Law of Radioactive Decay
By The law of radioactive decay states that the rate of decay of a sample of radioactive nuclei is proportional to the number of nuclei present. The rate of decay is typically measured by the activity of the sample, which is the number of radioactive decays that occur per unit time. The activity expressed in units of becquerels (Bq) or curies (Ci).
Let $N$ be the population of radioactive nuclei at time $t$. The population decreases with time with a decay rate \begin{align} \frac{\mathrm{d}N}{\mathrm{d}t}=-\lambda N, \end{align} where $\lambda$ is the decay constant. The negative sign indicates that the number of radioactive nuclei decreases over time. The decay constant is a characteristic of the specific type of radioactive decay and is related to the half-life of the sample.
The population at time $t$ is given by \begin{align} N=N_0e^{-\lambda t}. \end{align}
The population is reduced to half in time \begin{align} t_{1/2}=\frac{0.693}{\lambda}. \end{align} The time $t_{1/2}$ is called half-life of the nuclei.
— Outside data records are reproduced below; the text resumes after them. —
===== src/rtl/tic_arb_pkg.sv =====
package tic_arb_pkg;

  localparam int BUSY_SLOT = 0;

  typedef enum logic [1:0] {
    RACE_IDLE = 2'd0,
    RACE_RUN  = 2'd1,
    RACE_OUT  = 2'd2
  } race_e;

  function automatic int frame_bits(int aw);
    return aw + 5;
  endfunction

  function automatic int sg_slot(int aw);
    return aw + 3;
  endfunction

  function automatic logic is_addr_slot(int pos, int aw);
    return (pos >= 1) && (pos <= aw);
  endfunction

  function automatic logic is_ignored_slot(int pos, int aw);
    return (pos == aw + 1) || (pos == aw + 2) || (pos == aw + 4);
  endfunction

  // Address bit carried by slot pos: slot 1 carries the most significant bit.
  function automatic logic addr_bit_at(logic [15:0] a, int pos, int aw);
    return a[4'(aw - pos)];
  endfunction

endpackage


===== src/rtl/tic_holdoff.sv =====
module tic_holdoff #(
  parameter int HOLD_FRAMES = 2,
  localparam int CNT_W = $clog2(HOLD_FRAMES + 1)
) (
  input  logic clk,
  input  logic rst_n,
  input  logic busy_stb,
  input  logic busy_rx,
  output logic hold_ok
);

  localparam logic [CNT_W-1:0] CNT_MAX = CNT_W'(HOLD_FRAMES);

  logic [CNT_W-1:0] idle_cnt_q;

  // The current frame counts as one of the released frames.
  assign hold_ok = busy_stb && busy_rx && (int'(idle_cnt_q) >= HOLD_FRAMES - 1);

  always_ff @(posedge clk) begin
    if (!rst_n) begin
      idle_cnt_q <= '0;
    end else if (busy_stb) begin
      if (!busy_rx)
        idle_cnt_q <= '0;
      else if (idle_cnt_q != CNT_MAX)
        idle_cnt_q <= idle_cnt_q + 1'b1;
    end
  end

endmodule


===== src/rtl/tic_contend.sv =====
module tic_contend
  import tic_arb_pkg::*;
#(
  parameter int ADDR_W = 3,
  parameter logic [ADDR_W-1:0] DEF_ADDR = '1
) (
  input  logic              clk,
  input  logic              rst_n,
  input  logic              bit_stb,
  input  int                pos,
  input  logic              line_rx,
  input  logic              req,
  input  logic              grant,
  input  logic              hold_ok,
  input  logic              addr_we,
  input  logic [ADDR_W-1:0] addr_in,
  output logic              racing,
  output logic              race_tx,
  output logic              won,
  output logic              lost
);

  race_e             race_q;
  logic [ADDR_W-1:0] addr_q;
  logic              addr_stb;
  logic              last_slot;
  logic              own_bit;
  logic              miss;
  logic              start_race;

  assign addr_stb   = bit_stb && is_addr_slot(pos, ADDR_W);
  assign last_slot  = addr_stb && (pos == ADDR_W);
  assign own_bit    = addr_bit_at(16'(addr_q), pos, ADDR_W);
  assign racing     = (race_q == RACE_RUN);
  assign miss       = racing && addr_stb && (line_rx != own_bit);
  assign lost       = miss;
  assign won        = racing && last_slot && !miss && req;
  assign race_tx    = racing ? own_bit : 1'b1;
  assign start_race = req && !grant && hold_ok;

  always_ff @(posedge clk) begin
    if (!rst_n)
      addr_q <= DEF_ADDR;
    else if (addr_we)
      addr_q <= addr_in;
  end

  always_ff @(posedge clk) begin
    if (!rst_n) begin
      race_q <= RACE_IDLE;
    end else if (bit_stb && pos == BUSY_SLOT) begin
      race_q <= start_race ? RACE_RUN : RACE_IDLE;
    end else if (racing) begin
      if (!req)
        race_q <= RACE_IDLE;
      else if (miss)
        race_q <= RACE_OUT;
      else if (last_slot)
        race_q <= RACE_IDLE;
    end
  end

  // a race only starts in a frame whose hold-off was met
  a_r3_start_after_hold: assert property (@(posedge clk) disable iff (!rst_n)
    $rose(racing) |-> $past(hold_ok));

  // a device that dropped out does not re-enter within the frame
  a_r5_out_stays_out: assert property (@(posedge clk) disable iff (!rst_n)
    (race_q == RACE_OUT && !(bit_stb && pos == BUSY_SLOT)) |=> !racing);

endmodule


===== src/rtl/tic_grant.sv =====
module tic_grant (
  input  logic clk,
  input  logic rst_n,
  input  logic req,
  input  logic won,
  input  logic slave_mode,
  input  logic sg_stb,
  input  logic line_rx,
  output logic grant,
  output logic cts
);

  logic grant_q;
  logic sg_q;

  always_ff @(posedge clk) begin
    if (!rst_n)
      grant_q <= 1'b0;
    else if (!req)
      grant_q <= 1'b0;
    else if (won)
      grant_q <= 1'b1;
  end

  always_ff @(posedge clk) begin
    if (!rst_n)
      sg_q <= 1'b0;
    else if (sg_stb)
      sg_q <= line_rx;
  end

  assign grant = grant_q;
  assign cts   = grant_q && (!slave_mode || sg_q);

  // withdrawal removes the grant on the next edge
  a_r7_drop_on_release: assert property (@(posedge clk) disable iff (!rst_n)
    !req |=> !grant);

  // the grant only appears after a won race
  a_r6_rise_after_win: assert property (@(posedge clk) disable iff (!rst_n)
    $rose(grant) |-> $past(won));

  // a low stop/go read blocks sending in slave mode
  a_r9_slave_stop: assert property (@(posedge clk) disable iff (!rst_n)
    (sg_stb && !line_rx) |=> (!cts || !slave_mode));

endmodule


===== src/rtl/tic_arbiter.sv =====
module tic_arbiter
  import tic_arb_pkg::*;
#(
  parameter int ADDR_W = 3,
  parameter logic [ADDR_W-1:0] DEF_ADDR = '1,
  parameter int HOLD_FRAMES = 2,
  localparam int POS_W = $clog2(ADDR_W + 5)
) (
  input  logic              clk,
  input  logic              rst_n,
  input  logic              bit_stb,
  input  logic [POS_W-1:0]  bit_pos,
  input  logic              line_rx,
  output logic              line_tx,
  input  logic              req,
  input  logic              slave_mode,
  input  logic              addr_we,
  input  logic [ADDR_W-1:0] addr_in,
  output logic              grant,
  output logic              cts,
  output logic              racing,
  output logic              won,
  output logic              lost
);

  int   pos;
  logic busy_stb;
  logic sg_stb;
  logic ign_stb;
  logic hold_ok;
  logic race_tx;

  assign pos      = int'(bit_pos);
  assign busy_stb = bit_stb && (pos == BUSY_SLOT);
  assign sg_stb   = bit_stb && (pos == sg_slot(ADDR_W));
  assign ign_stb  = bit_stb && is_ignored_slot(pos, ADDR_W);

  tic_holdoff #(.HOLD_FRAMES(HOLD_FRAMES)) u_hold (
    .clk      (clk),
    .rst_n    (rst_n),
    .busy_stb (busy_stb),
    .busy_rx  (line_rx),
    .hold_ok  (hold_ok)
  );

  tic_contend #(.ADDR_W(ADDR_W), .DEF_ADDR(DEF_ADDR)) u_race (
    .clk     (clk),
    .rst_n   (rst_n),
    .bit_stb (bit_stb),
    .pos     (pos),
    .line_rx (line_rx),
    .req     (req),
    .grant   (grant),
    .hold_ok (hold_ok),
    .addr_we (addr_we),
    .addr_in (addr_in),
    .racing  (racing),
    .race_tx (race_tx),
    .won     (won),
    .lost    (lost)
  );

  tic_grant u_grant (
    .clk        (clk),
    .rst_n      (rst_n),
    .req        (req),
    .won        (won),
    .slave_mode (slave_mode),
    .sg_stb     (sg_stb),
    .line_rx    (line_rx),
    .grant      (grant),
    .cts        (cts)
  );

  always_comb begin
    line_tx = 1'b1;
    if (busy_stb)
      line_tx = !grant;
    else if (bit_stb && is_addr_slot(pos, ADDR_W))
      line_tx = race_tx;
  end

  // while held, the busy slot never reads released on the wire
  a_r2_owner_holds_busy: assert property (@(posedge clk) disable iff (!rst_n)
    grant |-> !(busy_stb && line_rx));

  // after a loss the rest of the address slots are released
  a_r5_release_after_loss: assert property (@(posedge clk) disable iff (!rst_n)
    lost |=> (line_tx || !bit_stb || !is_addr_slot(int'(bit_pos), ADDR_W)));

  // ignored slots leave the grant alone
  a_r11_ignored_slots: assert property (@(posedge clk) disable iff (!rst_n)
    (ign_stb && req) |=> $stable(grant));

  // racing and holding never overlap
  a_r6_race_or_hold: assert property (@(posedge clk) disable iff (!rst_n)
    $onehot0({racing, grant}));

endmodule


===== config.mk =====
export PLATFORM = sky130hd
export DESIGN_NAME = tic_arbiter
export DESIGN_NICKNAME = d
export VERILOG_FILES = /design/src/rtl/tic_arb_pkg.sv /design/src/rtl/tic_holdoff.sv /design/src/rtl/tic_contend.sv /design/src/rtl/tic_grant.sv /design/src/rtl/tic_arbiter.sv
export SDC_FILE = /design/constraint.sdc
export NUM_CORES = 1
export LEC_CHECK = 0
export BUFFER_PORTS_ARGS = -buffer_cell sky130_fd_sc_hd__buf_2
export CAP_MARGIN = 20
export CORE_MARGIN = 3
export CORE_UTILIZATION = 44
export DETAILED_ROUTE_END_ITERATION = 8
export PLACE_DENSITY = 0.78
export SLEW_MARGIN = 30
export SYNTH_ARGS = -nofsm -noshare
export SYNTH_HDL_FRONTEND = slang
export SYNTH_SLANG_ARGS = --single-unit

===== constraint.sdc =====
create_clock -name clk -period 1.3 [get_ports clk]
set_input_delay 0.13 -clock clk [delete_from_list [all_inputs] [get_ports clk]]
set_output_delay 0.13 -clock clk [all_outputs]
set_load 0.02 [all_outputs]

==> flow_summary.json <==
{
  "status": "finished, violations left",
  "violations": "negative setup slack",
  "p_leak_nw": 0.374,
  "yosysUniqueCellTypes": 37,
  "cts_sinks": 9,
  "final_max_slew_viol_count": 0,
  "place.gp.congestion": 0.811,
  "ant_nets": 0,
  "ir_drop_mv": 0.407,
  "hold_class": "primary input to flip-flop",
  "grt_pass1_wl_um": 2970,
  "pin_count": 19,
  "finalCriticalPeriod_ns": 1.64,
  "hpwlAfterDp_um": 1270,
  "setup_viol": 6,
  "synth_top_area_share": 0.277,
  "ys_warn_count": 0,
  "io_buffer_count": 18,
  "clock_latency_ns": 0.27,
  "synthCells": 75,
  "first_pass_iters": 4,
  "post-place-ws_ns": -0.0592,
  "p_sw_frac": 0.293,
  "num_rows": 13,
  "p_per_area_nw_per_um2": 744,
  "worst_slack_ns": -0.341,
  "r2r-end": "u_grant.grant",
  "nets": 120,
  "synth-edff-count": 0,
  "postLayoutCellArea_um2": 910,
  "finalHoldViolCount": 0,
  "hold_ws_ns": 0.0810,
  "syn-num-nets": 90,
  "wl_per_cell_um": 15.1,
  "ys_ff_latch": 9,
  "ys_seq_area_frac": 0.277,
  "cts-buffers-inserted": 3,
  "drc": 0,
  "synthTopCellsByArea": "dfxtp_1 28%, nand2_1 5.8%, a21oi_1 4.6%",
  "synth_most_common_cell": "nand2_1",
  "crit_type": "flip-flop to primary output",
  "cts_hold_buffers": 0,
  "drive_gt1_frac": 0.500,
  "cp_data_required_time_ns": 1.17,
  "fin_tns_setup_ns": -1.22,
  "rsz0062_at_grt": "true",
  "avgSynthCellArea_um2": 8.67,
  "endpoint_kind": "primary output",
  "die-area_um2": 1980,
  "maxCapViolCount": 0,
  "async_reset_ff_frac": 0,
  "core_area_um2": 1350,
  "cts_tree": "built",
  "synth_top_area_cell": "dfxtp_1",
  "syn_to_final_growth_pct": 39.8,
  "track_usage": 0.213,
  "p_sw_mw": 0.198,
  "diodes": 0,
  "ff2ff_setup_slack_ns": -0.19,
  "multi_input_area_um2": 474,
  "reg2regPathDepth": 5,
  "grt_antenna_before_repair": 0,
  "crit_path_max_fanout": 4,
  "crit_path_start_kind": "flip-flop",
  "synth_common_cells": "10 x nand2_1, 9 x dfxtp_1, 7 x inv_1, 6 x a21oi_1, 3 x nor2b_1",
  "viasPerCell": 5.69,
  "drtIter0Drc": 10,
  "clk_path_buf_depth": 2,
  "finalPower_mw": 0.677,
  "endpoint": "lost",
  "wl_um": 1790,
  "syn_area_um2": 651,
  "vias": 677,
  "seqPwrFrac": 0.426,
  "layout_worst_path_cycle_share": 1.26,
  "grt-ovfl-total": 0,
  "die_w_um": 44.5,
  "tightest_slew_ns": 0.308,
  "cts.reportedPaths.clkPinSlew_ns": 0.06,
  "internal-power_mw": 0.478,
  "max_slew_margin": 0.795,
  "nFillCells": 108,
  "grt_pass1_vias": 652,
  "initial_utilization": 0.482,
  "die_h_um": 44.5,
  "grt_max_degree": 12,
  "placed_cell_area_um2": 816,
  "cp_data_arrival_time_ns": 1.51,
  "max_freq_ghz": 0.610,
  "critPathLaunch": "u_race.addr_q[0]",
  "htree_levels": 1,
  "power_frac_clock": 0.341,
  "synth_flop_cell": "dfxtp_1",
  "clock_skew_ns": 0.00129,
  "combPwrFrac": 0.234,
  "final-seq-area_um2": 183,
  "cts_root_buffer": "clkbuf_4",
  "regToRegStartpoint": "u_race.addr_q[0]"
}
[power groups by stage]
stage	clock, mW	combinational, mW	sequential, mW
after floorplan	0	0.0841	0.294
after global placement	0	0.131	0.292
after detailed placement	0	0.135	0.294
after CTS	0.237	0.148	0.288
after global routing	0.243	0.171	0.288
final	0.230	0.158	0.288
[layout make-up]
type / instances / share of cell area
multi-input cells: 55 / 0.521
flip-flops and latches: 9 / 0.201
repair buffers: 29 / 0.199
clock buffers: 4 / 0.0289
inverters: 7 / 0.0289
well taps: 15 / 0.0206
[layer usage]
layer,vias to the layer above,wire [um],track usage,share of wire
li1,325,-,-,-
met1,314,719,0.238,0.40
met2,31,890,0.340,0.50
met3,7,131,0.0691,0.073
met4,0,51,0.145,0.028
met5,-,0,0,0
[critical path: stages (launching register included)]
cell and delay (ns):
dfxtp_2 0.33, mux2_4 0.30, a2bb2oi_2 0.17, a211oi_4 0.28, buf_6 0.16
[worst min path at each step]
| stage | cells after the start | end | startpoint |
|---|---|---|---|
| 2_1_floorplan | 2 | u_race.addr_q[2] | addr_we |
| 3_3_place_gp | 3 | u_race.addr_q[2] | addr_in[2] |
| 3_5_place_dp | 3 | u_race.addr_q[1] | addr_in[1] |
| 4_1_cts | 3 | u_race.addr_q[1] | addr_in[1] |
| 5_1_grt | 3 | u_race.addr_q[1] | addr_in[1] |
| 6_report | 3 | u_race.addr_q[1] | addr_in[1] |
[layout by cell type (no fill, tap or decap), types with 2 or more instances in the layout]
| cell type | instances |
|---|---|
| clkbuf_4 | 3 |
| nor2_2 | 2 |
| inv_1 | 7 |
| a21oi_2 | 2 |
| buf_4 | 12 |
| ha_1 | 2 |
| mux2i_1 | 2 |
| nor2b_1 | 2 |
| buf_2 | 16 |
| nand2_1 | 10 |
| dfxtp_1 | 7 |
| nand3_1 | 2 |
| o22ai_1 | 2 |
| a21oi_1 | 4 |
| nor3b_1 | 2 |
| dfxtp_2 | 2 |
[flip-flops by register name, indices dropped and copies added, names as in the netlist]
signal and cells:
u_race.addr_q 3, u_grant.sg_q 1, u_race.race_q 2, u_hold.idle_cnt_q 2
u_grant.grant 1
[metrics by stage]
stage / std cells / util
after global placement: 112 / 0.604
final: 119 / 0.674
after floorplan: 75 / -
after detailed placement: 112 / 0.604
after CTS: 118 / 0.660
after global routing: 119 / 0.674
[cells by family after synthesis]
logic type | count (synthesis) | share of synthesized area
xor+xnor | 2 | 0.0269
simple gates | 29 | 0.279
mux | 3 | 0.0538
compound gates | 19 | 0.244
buf+inv | 11 | 0.0808
fa+ha+maj | 2 | 0.0385
flops | 9 | 0.277
[what timing repair did]
item | 4_1_cts | 5_1_grt
gates resized for setup | 8 | 3
pin swaps | 3 | 3
buffers inserted | 2 | 2
endpoints found under the setup margin | 4 | 6
No activity file was read; power rests on OpenSTA's default activity.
The average life of the nuclei is given by \begin{align} t_\text{av}=\frac{1}{\lambda}. \end{align}
The population after $n$ half lives is given by \begin{align} N=N_0/2^n. \end{align}
Problems from IIT JEE
Problem (IIT JEE 2015): For a radioactive material, its activity $A$ and rate of change of its activity $R$ are defined as $A=-\mathrm{d}N/\mathrm{d}t$ and $R=-\mathrm{d}A/\mathrm{d}t$, where $N(t)$ is the number of nuclei at time $t$. Two radioactive sources P (mean life $\tau$) and Q (mean life $2\tau$) have the same activity at $t=0$. Their rates of change of activities at $t=2\tau$ are $R_\text{P}$ and $R_\text{Q}$, respectively. If $R_\text{P}/R_\text{Q}=n/e$, then the value of $n$ is _____.
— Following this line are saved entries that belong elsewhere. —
`src/rtl/maf_pkg.sv`:
```
`timescale 1ns/1ps
// Shared constants and the CRC step for the address filter.
// Assumes a 32-bit reflected CRC fed least-significant bit first.
package maf_pkg;
    localparam int          CRC_W    = 32;
    localparam logic [31:0] CRC_POLY = 32'hEDB88320;
    localparam logic [31:0] CRC_INIT = 32'hFFFFFFFF;

    // Advance the CRC register over one byte, bit 0 first.
    function automatic logic [CRC_W-1:0] crc_byte(input logic [CRC_W-1:0] c,
                                                  input logic [7:0]       d);
        logic [CRC_W-1:0] r;
        r = c;
        for (int i = 0; i < 8; i++) begin
            if (r[0] ^ d[i]) r = (r >> 1) ^ CRC_POLY;
            else             r = r >> 1;
        end
        return r;
    endfunction
endpackage

```
`src/rtl/maf_addr_capture.sv`:
```
`timescale 1ns/1ps
// Collects the destination address bytes of a frame and runs the CRC
// over them as they arrive. On the cycle the last address byte is
// present, it presents the complete address and hash index.
// Assumes ADDR_BYTES >= 2 and that sof is only honoured with byte_valid.
module maf_addr_capture #(
    parameter  int ADDR_BYTES = 6,
    parameter  int IDX_W      = 6,
    localparam int ADDR_W     = 8 * ADDR_BYTES,
    localparam int CNT_W      = $clog2(ADDR_BYTES + 1)
) (
    input  logic              clk,
    input  logic              rst_n,
    input  logic              byte_valid,
    input  logic              sof,
    input  logic [7:0]        byte_data,
    output logic              last_byte,
    output logic [ADDR_W-1:0] addr_full,
    output logic [IDX_W-1:0]  hash_idx
);
    import maf_pkg::*;

    logic [CNT_W-1:0]  cnt_q;
    logic [CRC_W-1:0]  crc_q;
    logic [CRC_W-1:0]  crc_next;
    logic [ADDR_W-9:0] addr_q;
    logic              take;

    // Byte acceptance, last-byte detect and the combined address/hash view.
    always_comb begin
        take      = byte_valid && (sof || (cnt_q < CNT_W'(ADDR_BYTES)));
        crc_next  = crc_byte(sof ? CRC_INIT : crc_q, byte_data);
        last_byte = byte_valid && !sof && (cnt_q == CNT_W'(ADDR_BYTES - 1));
        addr_full = {byte_data, addr_q};
        hash_idx  = crc_next[CRC_W-1 -: IDX_W];
    end

    // Byte counter and running CRC; the count rests at ADDR_BYTES when idle.
    always_ff @(posedge clk) begin
        if (!rst_n) begin
            cnt_q <= CNT_W'(ADDR_BYTES);
            crc_q <= CRC_INIT;
        end else if (take) begin
            cnt_q <= sof ? CNT_W'(1) : cnt_q + CNT_W'(1);
            crc_q <= crc_next;
        end
    end

    // One storage byte per address position except the last.
    for (genvar b = 0; b < ADDR_BYTES - 1; b++) begin : g_byte
        always_ff @(posedge clk) begin
            if (!rst_n)
                addr_q[8*b +: 8] <= '0;
            else if (take && ((sof && b == 0) || (!sof && cnt_q == CNT_W'(b))))
                addr_q[8*b +: 8] <= byte_data;
        end
    end

    a_r3_count_bounded: assert property (@(posedge clk) disable iff (!rst_n)
        cnt_q <= CNT_W'(ADDR_BYTES));
    a_r3_idle_holds: assert property (@(posedge clk) disable iff (!rst_n)
        (cnt_q == CNT_W'(ADDR_BYTES) && !(byte_valid && sof)) |=> cnt_q == CNT_W'(ADDR_BYTES));
    a_r3_sof_restarts: assert property (@(posedge clk) disable iff (!rst_n)
        (byte_valid && sof) |=> cnt_q == CNT_W'(1));
endmodule

```
`src/rtl/maf_hash_table.sv`:
```
`timescale 1ns/1ps
// Logical address filter: NUM_WORDS words of WORD_W bits, written one
// word at a time, read as a single bit picked by word and bit number.
// Assumes NUM_WORDS >= 2 and the table is not written mid-address.
module maf_hash_table #(
    parameter  int NUM_WORDS = 4,
    parameter  int WORD_W    = 16,
    localparam int SEL_W     = $clog2(NUM_WORDS),
    localparam int BIT_W     = $clog2(WORD_W)
) (
    input  logic              clk,
    input  logic              rst_n,
    input  logic              wr_en,
    input  logic [SEL_W-1:0]  wr_sel,
    input  logic [WORD_W-1:0] wr_data,
    input  logic [SEL_W-1:0]  rd_word,
    input  logic [BIT_W-1:0]  rd_bit,
    output logic              hit
);
    logic [WORD_W-1:0] words [NUM_WORDS];

    for (genvar w = 0; w < NUM_WORDS; w++) begin : g_word
        // Holds one filter word; cleared by reset, replaced on its write.
        always_ff @(posedge clk) begin
            if (!rst_n)
                words[w] <= '0;
            else if (wr_en && wr_sel == SEL_W'(w))
                words[w] <= wr_data;
        end

        a_r7_word_written: assert property (@(posedge clk) disable iff (!rst_n)
            (wr_en && wr_sel == SEL_W'(w)) |=> words[w] == $past(wr_data));
        a_r7_word_kept: assert property (@(posedge clk) disable iff (!rst_n)
            !(wr_en && wr_sel == SEL_W'(w)) |=> $stable(words[w]));
    end

    // Selected bit of the selected word.
    always_comb hit = words[rd_word][rd_bit];
endmodule

```
`src/rtl/mcast_addr_filter.sv`:
```
`timescale 1ns/1ps
// Destination address filter for received frames. Captures the address
// bytes, then one cycle after the last one strobes a verdict: accept on
// promiscuous mode, broadcast, station match (unicast) or a set hash bit
// (multicast). Assumes the filter table is stable while a frame's
// address is being received.
module mcast_addr_filter #(
    parameter  int ADDR_BYTES = 6,
    parameter  int NUM_WORDS  = 4,
    parameter  int WORD_W     = 16,
    localparam int ADDR_W     = 8 * ADDR_BYTES,
    localparam int SEL_W      = $clog2(NUM_WORDS),
    localparam int BIT_W      = $clog2(WORD_W),
    localparam int IDX_W      = SEL_W + BIT_W
) (
    input  logic              clk,
    input  logic              rst_n,
    input  logic              promisc,
    input  logic [ADDR_W-1:0] station_addr,
    input  logic              flt_wr_en,
    input  logic [SEL_W-1:0]  flt_wr_sel,
    input  logic [WORD_W-1:0] flt_wr_data,
    input  logic              byte_valid,
    input  logic              sof,
    input  logic [7:0]        byte_data,
    output logic              verdict_valid,
    output logic              verdict_accept
);
    logic              last_byte;
    logic [ADDR_W-1:0] addr_full;
    logic [IDX_W-1:0]  hash_idx;
    logic              mc_hit;
    logic              is_mcast;
    logic              is_bcast;
    logic              accept_d;

    maf_addr_capture #(.ADDR_BYTES(ADDR_BYTES), .IDX_W(IDX_W)) u_cap (
        .clk        (clk),
        .rst_n      (rst_n),
        .byte_valid (byte_valid),
        .sof        (sof),
        .byte_data  (byte_data),
        .last_byte  (last_byte),
        .addr_full  (addr_full),
        .hash_idx   (hash_idx)
    );

    maf_hash_table #(.NUM_WORDS(NUM_WORDS), .WORD_W(WORD_W)) u_tbl (
        .clk     (clk),
        .rst_n   (rst_n),
        .wr_en   (flt_wr_en),
        .wr_sel  (flt_wr_sel),
        .wr_data (flt_wr_data),
        .rd_word (hash_idx[IDX_W-1 -: SEL_W]),
        .rd_bit  (hash_idx[BIT_W-1:0]),
        .hit     (mc_hit)
    );

    // Classify the address and combine the acceptance paths.
    always_comb begin
        is_mcast = addr_full[0];
        is_bcast = &addr_full;
        accept_d = promisc || is_bcast || (is_mcast ? mc_hit : (addr_full == station_addr));
    end

    // Register the verdict strobe and result one cycle after the last byte.
    always_ff @(posedge clk) begin
        if (!rst_n) begin
            verdict_valid  <= 1'b0;
            verdict_accept <= 1'b0;
        end else begin
            verdict_valid <= last_byte;
            if (last_byte) verdict_accept <= accept_d;
        end
    end

    a_r2_verdict_follows_last: assert property (@(posedge clk) disable iff (!rst_n)
        last_byte |=> verdict_valid);
    a_r2_single_pulse: assert property (@(posedge clk) disable iff (!rst_n)
        verdict_valid |=> !verdict_valid);
    a_r10_promisc_accepts: assert property (@(posedge clk) disable iff (!rst_n)
        (last_byte && promisc) |=> verdict_accept);
    a_r9_broadcast_accepts: assert property (@(posedge clk) disable iff (!rst_n)
        (last_byte && is_bcast) |=> verdict_accept);
    a_r4_unicast_mismatch: assert property (@(posedge clk) disable iff (!rst_n)
        (last_byte && !promisc && !is_mcast && addr_full != station_addr) |=> !verdict_accept);
endmodule

```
Solution In a radioactive decay, the number of nuclei at a time $t$ are given by, \begin{align} N(t)=N_0e^{-\lambda t}, \end{align} where $N_0$ is number of nuclei at $t=0$ and the decay constant $\lambda$ is related to the mean life $\tau$ by $\lambda=1/\tau$. Differentiate above equation to get the activity $A(t)$ and the rate of change of activity $R(t)$, \begin{align} A(t)&=-\mathrm{d}N/\mathrm{d}t=\lambda N_0 e^{-\lambda t} \\ R(t)&=-\mathrm{d}A/\mathrm{d}t=\lambda^2 N_0 e^{-\lambda t}. \end{align} Let $N_\text{0,P}$ and $N_\text{0,Q}$ be the number of nuclei of P and Q at $t=0$, respectively. Given, $\lambda_\text{P}=1/\tau$ and $\lambda_\text{Q}=1/(2\tau)$. The activities of P and Q at $t=0$ are equal i.e., \begin{align} &\lambda_\text{P} N_\text{0,P}=\lambda_\text{Q} N_\text{0,Q}. \end{align} Use above equations to get the ratio of rate of change of activities of P and Q at time $t=2\tau$ as, \begin{align} \frac{R_\text{P}}{R_\text{Q}}&=\frac{\lambda_\text{P}^2}{\lambda_\text{Q}^2} \frac{N_\text{0,P}}{N_\text{0,Q}} \frac{e^{-2\lambda_\text{P} \tau}}{e^{-2\lambda_\text{Q} \tau}} \\ &=\frac{\lambda_\text{P}}{\lambda_\text{Q}} \left(\frac{\lambda_\text{P} N_\text{0,P}}{\lambda_\text{Q} N_\text{0,Q}}\right) \frac{e^{-2\lambda_\text{P} \tau}}{e^{-2\lambda_\text{Q} \tau}}\nonumber\\ &=\frac{1/\tau}{1/(2\tau)} \left(1\right)\frac{e^{-2(1)}}{e^{-2(1/2)}}=\frac{2}{e}. \end{align}
Problem (IIT JEE 2000): Two radioactive materials $\mathrm{X_1}$ and $\mathrm{X_2}$ have decay constants $10\lambda$ and $\lambda$ respectively. If initially they have the same number of nuclei, then the ratio of the number of nuclei of $\mathrm{X_1}$ to that of $\mathrm{X_2}$ will be $1/e$ after a time
- $1/(10\lambda)$
- $1/(11\lambda)$
- $11/(10\lambda)$
- $1/(9\lambda)$
Solution: The populations of $\mathrm{X}_1$ and $\mathrm{X}_2$ after time $t$ are given by, \begin{align} &N_1=N_0e^{-10\lambda t},\\ &N_2=N_0e^{-\lambda t}. \end{align} Divide first equation by second and substitute the values to get, \begin{align} \frac{N_1}{N_2} & =\frac{1}{e}=\frac{e^{-10\lambda t}}{e^{-\lambda t}} \\ &=e^{-9\lambda t}. \end{align} Take logarithm of above equation and solve to get $t={1}/{(9\lambda)}$.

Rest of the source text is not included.